In the last two years, my practices in Alpharetta and Dunwoody have been inundated by suicidal patients. It is unlike anything I’ve seen during my nearly 25 years in the mental health field. The Centers for Disease Control reports that between 2007 – 2017 the overall rate of suicide rose 26%. During the same period, the suicide rate for children (age 10-17) doubled. Sadly, these trends are reflected in my local clientele and some patients have died by suicide, leaving behind devastated family members and friends. There are many factors that may contribute to suicide, but here are some of the influencers that are prevalent in my practice:
- Alcohol and drugs. Adults and adolescents who struggle with substance abuse or are under the influence are more likely to act on their emotional impulses.
- Suicide is more frequently about anger than depression. It is the ultimate passive-aggressive act.
- Media exposure. The entertainment industry normalizes suicide. It’s been glamorized.
- Un-diagnosed conditions. Those with a bipolar diagnosis are more likely to commit suicide. We frequently miss bipolar diagnoses in the mental health community treating patients for depression and anxiety while their suffering goes on for far too long. (This is also hugely true for developmental disorders.).
- Social media. Despite some of the blessings it brings, social media ultimately magnifies the desire for perfection in adults and children.

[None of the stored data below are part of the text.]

This is an optimization exercise on Yosys and OpenROAD, whose aim is small area, not a production implementation.
The RTL was checked by simulation tests, not by an equivalence proof against the original design.
Power and IR drop assume default switching activity.

## snn_spi_top
module snn_spi_top (
    input  wire logic                SCK,
    input  wire logic                RST_async,
    input  wire logic                MOSI,
    output wire logic                MISO,
    output wire logic [11:0]         cfg_top,
    output wire logic [49:0]         cfg_ctrl,
    output wire logic [187:0]        cfg_net,
    output wire logic [57:0]         mem_req,
    input  wire logic [31:0]         mem_rdata
);
Size: roughly 370 flip-flops, ~340 I/O pins, about 12000 sq um of cells after synthesis.
==> flow/config.mk <==
export PLATFORM = sky130hd
export DESIGN_NAME = snn_spi_top
export DESIGN_NICKNAME = snn_spi_top
export VERILOG_FILES = /design/flow/design.v
export SDC_FILE = /design/flow/constraint.sdc
export NUM_CORES = 4
export LEC_CHECK = 0
export CAP_MARGIN = 20
export CORE_MARGIN = 2
export CORE_UTILIZATION = 65
export SLEW_MARGIN = 20
==> flow/constraint.sdc <==
create_clock -name core_clock -period 5.0 [get_ports {SCK}]
set_input_delay 1.0000 -clock core_clock [delete_from_list [all_inputs] [get_ports {SCK}]]
set_output_delay 1.0000 -clock core_clock [all_outputs]
set_load 0.01 [all_outputs]
standard.sh (not shown) runs the stock make flow with config.mk's settings and CLKGATE_MAP_FILE= SYNTH_SCRIPT=/design/flow/synth_recipe.tcl, a recipe that flattens the netlist after the stock synthesis.
==> flow/flow/run.sh <==
#!/bin/bash
# The standard ORFS layout with three changes that only affect area:
#  - synthesis maps the combinational logic with an area-oriented ABC script
#    (registers are mapped before ABC runs, so they are the standard ones);
#  - the smallest buffer on the ports;
#  - a clock tree of fewer, larger sink clusters and no dummy loads.
set -euo pipefail
here=$(pwd)
{
  cat <<TCL
proc abc {args} {
  set i [lsearch -exact \$args -script]
  if {\$i >= 0} { lset args [expr {\$i + 1}] $here/flow/abc_area_map.script }
  yosys abc {*}\$args
}
TCL
  cat synth_recipe.tcl
} > flow_synth.tcl
bash standard.sh \
  "SYNTH_SCRIPT=$here/flow_synth.tcl" \
  "BUFFER_PORTS_ARGS=-buffer_cell sky130_fd_sc_hd__buf_1" \
  "CTS_ARGS=-sink_clustering_enable -repair_clock_nets -dont_use_dummy_load -sink_clustering_size 10 -sink_clustering_max_diameter 40 -buf_list {sky130_fd_sc_hd__clkbuf_4}" \
  finish > make_finish.log 2>&1
==> flow/flow/abc_area_map.script <==
strash
dc2
dch
amap
topo
stime -c
Rerun with:
--- a/flow/config.mk
+++ b/flow/config.mk
@@ -8 +8 @@
-export CAP_MARGIN = 20
+export CAP_MARGIN = 5
@@ -11 +11 @@
-export SLEW_MARGIN = 20
+export SLEW_MARGIN = 5
- cell count does not change
- clock skew decreases by 0.0052 ns
- cell area hardly moves
- worst setup slack improved by 0.0031 ns
- area after synthesis is unchanged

- Too fast, too much culture. We move too fast and demand too much of ourselves and our children. We push to reach the next milestone, add another extra-curricular, one more advanced class, specialized sports training, and employ college career coaches – motivated by the fear that if we don’t, our children are at a disadvantage or destined to fail. The amount of pressure is unsustainable, and our bodies are not evolved to cope with it.
- We have tricked our children and many adults into believing that life is “all about you”. Our community has lost its focus on community. One of the best things you can do for your own mental health, is to care for and support others. If we live a life of entitlement we are more vulnerable to lack coping skills when disappointments occur.
- Fear of failure. We have lost our ability to self-soothe, to ride out difficult situations, to problem solve and to be OK with failure. Because we as adults struggle with this, our kids don’t know how to do it either. We frequently swoop in and fix what’s broken for them. We struggle with letting them learn from their mistakes when, in fact, failure is our best teacher.
We have an epidemic on our hands. No one is free from the impact suicide can have on our lives. No one is free from inadvertently participating in this crazy culture of ours.
What can we do? A starting place is to practice intentional living.
- Be intentional about attending to our mental health and that of our loved ones.
- Be intentional about taking it slower and easier for ourselves and others.
- Be intentional about being present in the lives of others and for loving our neighbor.
- Be intentional about accepting our successes and our failures as a part of the process of growing up – whether you are 16 or 63.
If you or someone you know is experiencing thoughts of suicide, go to your closest emergency department, call 911 or The National Suicide Prevention Line: 1-800-273-8255.